Just about all my life, I have struggled with imposter syndrome. I worked very hard in school and all extracurriculars, but I never felt quite good enough. My grades and achievements have always said the opposite. I even went to University of Miami for undergrad, and then got into Harvard for my PhD… you would be surprised how often I played this off as ‘luck’ or ‘a happy accident’.
The truth is, as a Black Woman, I’ve frequently been told or regarded as ‘not enough’. This just fed further into my inner feelings of imposter syndrome.

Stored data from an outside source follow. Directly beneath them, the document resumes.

**src/rtl/machine_mode_types_1_12_pkg.sv**
```systemverilog
// Shared machine-mode trap types: sequencer states, cause codes, vector-mode
// encoding and the trap target helper.
package machine_mode_types_1_12_pkg;

  localparam int unsigned XLEN    = 32;
  localparam int unsigned CAUSE_W = 4;

  typedef enum logic [1:0] {
    TRAP_IDLE,
    TRAP_DRAIN,
    TRAP_REDIRECT,
    TRAP_SLEEP
  } trap_state_t;

  localparam logic [CAUSE_W-1:0] EXC_MAL_INSN     = 4'd0;
  localparam logic [CAUSE_W-1:0] EXC_FAULT_INSN   = 4'd1;
  localparam logic [CAUSE_W-1:0] EXC_ILLEGAL_INSN = 4'd2;
  localparam logic [CAUSE_W-1:0] EXC_BREAKPOINT   = 4'd3;
  localparam logic [CAUSE_W-1:0] EXC_MAL_L        = 4'd4;
  localparam logic [CAUSE_W-1:0] EXC_FAULT_L      = 4'd5;
  localparam logic [CAUSE_W-1:0] EXC_MAL_S        = 4'd6;
  localparam logic [CAUSE_W-1:0] EXC_FAULT_S      = 4'd7;
  localparam logic [CAUSE_W-1:0] EXC_ENV          = 4'd11;

  localparam logic [CAUSE_W-1:0] INT_SOFT  = 4'd3;
  localparam logic [CAUSE_W-1:0] INT_TIMER = 4'd7;
  localparam logic [CAUSE_W-1:0] INT_EXT   = 4'd11;

  localparam logic [1:0] TRAP_VEC_MODE = 2'b01;

  typedef struct packed {
    logic               valid;
    logic               is_int;
    logic [CAUSE_W-1:0] code;
  } trap_cause_t;

  // Handler address: aligned base, offset by code*4 only for vectored interrupts.
  function automatic logic [XLEN-1:0] trap_target(input logic [XLEN-1:0] mtvec,
                                                  input trap_cause_t     cause);
    logic [XLEN-1:0] base;
    base = {mtvec[XLEN-1:2], 2'b00};
    if (mtvec[1:0] == TRAP_VEC_MODE && cause.is_int) begin
      return base + XLEN'({cause.code, 2'b00});
    end
    return base;
  endfunction

endpackage

```
**src/rtl/priv_cause_prio.sv**
```systemverilog
// Fixed-priority selection of one trap cause from exception flags and
// enabled interrupts; also flags any mask-enabled pending interrupt for wake.
module priv_cause_prio
  import machine_mode_types_1_12_pkg::*;
(
  input  logic        fault_insn,
  input  logic        mal_insn,
  input  logic        illegal_insn,
  input  logic        breakpoint,
  input  logic        env,
  input  logic        mal_l,
  input  logic        fault_l,
  input  logic        mal_s,
  input  logic        fault_s,
  input  logic        timer_int,
  input  logic        soft_int,
  input  logic        ext_int,
  input  logic        mie_global,
  input  logic [2:0]  mie_mask,
  output trap_cause_t cause_c,
  output logic        wake_c
);

  logic [2:0] int_pend;

  // mie_mask is {MEIE, MTIE, MSIE}
  assign int_pend = {ext_int, timer_int, soft_int} & mie_mask;
  assign wake_c   = |int_pend;

  always_comb begin
    cause_c = '0;
    if (fault_insn)        cause_c = {1'b1, 1'b0, EXC_FAULT_INSN};
    else if (mal_insn)     cause_c = {1'b1, 1'b0, EXC_MAL_INSN};
    else if (illegal_insn) cause_c = {1'b1, 1'b0, EXC_ILLEGAL_INSN};
    else if (breakpoint)   cause_c = {1'b1, 1'b0, EXC_BREAKPOINT};
    else if (env)          cause_c = {1'b1, 1'b0, EXC_ENV};
    else if (mal_l)        cause_c = {1'b1, 1'b0, EXC_MAL_L};
    else if (mal_s)        cause_c = {1'b1, 1'b0, EXC_MAL_S};
    else if (fault_l)      cause_c = {1'b1, 1'b0, EXC_FAULT_L};
    else if (fault_s)      cause_c = {1'b1, 1'b0, EXC_FAULT_S};
    else if (mie_global && int_pend[2]) cause_c = {1'b1, 1'b1, INT_EXT};
    else if (mie_global && int_pend[0]) cause_c = {1'b1, 1'b1, INT_SOFT};
    else if (mie_global && int_pend[1]) cause_c = {1'b1, 1'b1, INT_TIMER};
  end

endmodule

```
**src/rtl/priv_trap_sequencer.sv**
```systemverilog
// Machine-mode trap/return sequencer: selects an event, waits for the pipe to
// drain, then redirects fetch for one cycle with a matching CSR commit pulse.
module priv_trap_sequencer
  import machine_mode_types_1_12_pkg::*;
#(
  parameter logic [XLEN-1:0] RESET_PC = 32'h0000_0200
) (
  input  logic            CLK,
  input  logic            nRST,
  input  logic            fault_insn,
  input  logic            mal_insn,
  input  logic            illegal_insn,
  input  logic            breakpoint,
  input  logic            env,
  input  logic            mal_l,
  input  logic            fault_l,
  input  logic            mal_s,
  input  logic            fault_s,
  input  logic            ret,
  input  logic            wfi,
  input  logic [XLEN-1:0] epc,
  input  logic [XLEN-1:0] badaddr,
  input  logic            pipe_clear,
  input  logic            ex_mem_stall,
  input  logic            timer_int,
  input  logic            soft_int,
  input  logic            ext_int,
  input  logic            mie_global,
  input  logic [2:0]      mie_mask,
  input  logic [XLEN-1:0] mtvec,
  input  logic [XLEN-1:0] mepc_r,
  output logic            insert_pc,
  output logic [XLEN-1:0] priv_pc,
  output logic            intr,
  output logic            trap_commit,
  output logic            ret_commit,
  output logic [XLEN-1:0] mcause,
  output logic [XLEN-1:0] mepc_w,
  output logic [XLEN-1:0] mtval_w,
  output logic            wfi_stall
);

  trap_state_t     state_q, state_n;
  trap_cause_t     cause_c;
  logic            wake_c;
  logic            take_trap_c, take_ret_c, redirect_n;
  logic            is_ret_q, is_ret_n;
  logic [XLEN-1:0] target_q, target_n;
  logic [XLEN-1:0] mcause_d, mepc_d, mtval_d;
  logic            insert_d, intr_d, trap_commit_d, ret_commit_d, wfi_stall_d;

  priv_cause_prio u_prio (
    .fault_insn  (fault_insn),
    .mal_insn    (mal_insn),
    .illegal_insn(illegal_insn),
    .breakpoint  (breakpoint),
    .env         (env),
    .mal_l       (mal_l),
    .fault_l     (fault_l),
    .mal_s       (mal_s),
    .fault_s     (fault_s),
    .timer_int   (timer_int),
    .soft_int    (soft_int),
    .ext_int     (ext_int),
    .mie_global  (mie_global),
    .mie_mask    (mie_mask),
    .cause_c     (cause_c),
    .wake_c      (wake_c)
  );

  assign take_trap_c = (state_q == TRAP_IDLE) && cause_c.valid;
  assign take_ret_c  = (state_q == TRAP_IDLE) && !cause_c.valid && ret;

  always_ff @(posedge CLK or negedge nRST) begin
    if (!nRST) state_q <= TRAP_IDLE;
    else       state_q <= state_n;
  end

  always_comb begin
    state_n = state_q;
    unique case (state_q)
      TRAP_IDLE: begin
        if (cause_c.valid || ret) state_n = TRAP_DRAIN;
        else if (wfi)             state_n = TRAP_SLEEP;
      end
      TRAP_DRAIN:    if (pipe_clear && !ex_mem_stall) state_n = TRAP_REDIRECT;
      TRAP_REDIRECT: state_n = TRAP_IDLE;
      TRAP_SLEEP:    if (wake_c) state_n = TRAP_IDLE;
      default:       state_n = TRAP_IDLE;
    endcase
  end

  // Cause and target are frozen at selection; flags seen later are ignored.
  always_comb begin
    is_ret_n = is_ret_q;
    target_n = target_q;
    mcause_d = mcause;
    mepc_d   = mepc_w;
    mtval_d  = mtval_w;
    if (take_trap_c) begin
      is_ret_n                  = 1'b0;
      target_n                  = trap_target(mtvec, cause_c);
      mcause_d                  = '0;
      mcause_d[XLEN-1]          = cause_c.is_int;
      mcause_d[CAUSE_W-1:0]     = cause_c.code;
      mepc_d                    = epc;
      mtval_d                   = cause_c.is_int ? '0 : badaddr;
    end else if (take_ret_c) begin
      is_ret_n = 1'b1;
      target_n = mepc_r;
    end
    redirect_n    = (state_n == TRAP_REDIRECT);
    insert_d      = redirect_n;
    trap_commit_d = redirect_n && !is_ret_n;
    ret_commit_d  = redirect_n && is_ret_n;
    intr_d        = ((state_n == TRAP_DRAIN) || redirect_n) && !is_ret_n;
    wfi_stall_d   = (state_n == TRAP_SLEEP);
  end

  always_ff @(posedge CLK or negedge nRST) begin
    if (!nRST) begin
      is_ret_q    <= 1'b0;
      target_q    <= RESET_PC;
      mcause      <= '0;
      mepc_w      <= '0;
      mtval_w     <= '0;
      insert_pc   <= 1'b0;
      intr        <= 1'b0;
      trap_commit <= 1'b0;
      ret_commit  <= 1'b0;
      wfi_stall   <= 1'b0;
    end else begin
      is_ret_q    <= is_ret_n;
      target_q    <= target_n;
      mcause      <= mcause_d;
      mepc_w      <= mepc_d;
      mtval_w     <= mtval_d;
      insert_pc   <= insert_d;
      intr        <= intr_d;
      trap_commit <= trap_commit_d;
      ret_commit  <= ret_commit_d;
      wfi_stall   <= wfi_stall_d;
    end
  end

  assign priv_pc = insert_pc ? target_q : RESET_PC;

endmodule
```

I had this nagging voice in my head telling me I didn’t belong, wasn’t good enough, or, and the most horrible of them all, I’m only here because I’m Black.
Impostor Syndrome impacts my science everyday. I frequently would go into the lab, intimidated by my tasks for the day, or being so nervous of messing up that I would do just that. In classes, I would frequently compare myself to other students. I took note of their additional achievements and accolades from their gap years or upbringing from a science-affluent background, and further convinced myself that I wasn’t good enough.
Deep down, I have always felt like I had something so impactful that I could give to the world… My imposter syndrome limited my ability to see how I could help others, in addition to making me feel unsafe in an academic/lab space.
Until one day it hit me like a truck: my grades and work ethic have always been outstanding, and truthfully I didn’t have much evidence that I ‘wasn’t good enough’ to be in the positions I have achieved. I had various remarks from other students or faculty that recognized the quality of my work. I started to change my internal narrative where I focused on all the positive things I bring to the classroom and lab. I started becoming less anxious of speaking up in class, sharing my personal experience, or attempting a new protocol in the lab. I became proud of my background instead of ashamed of what I ‘didn’t have’ in comparison to others, because my background is what curated my character as a student.
Now, this is opening doors for me I couldn’t even imagine! Having a limitless mindset makes me unstoppable, and whenever I can fill my cup, I can also help others more than I could even imagine!
If you have a similar story, I would love to hear it! Want to feel limitless? Send me a DM and lets chat!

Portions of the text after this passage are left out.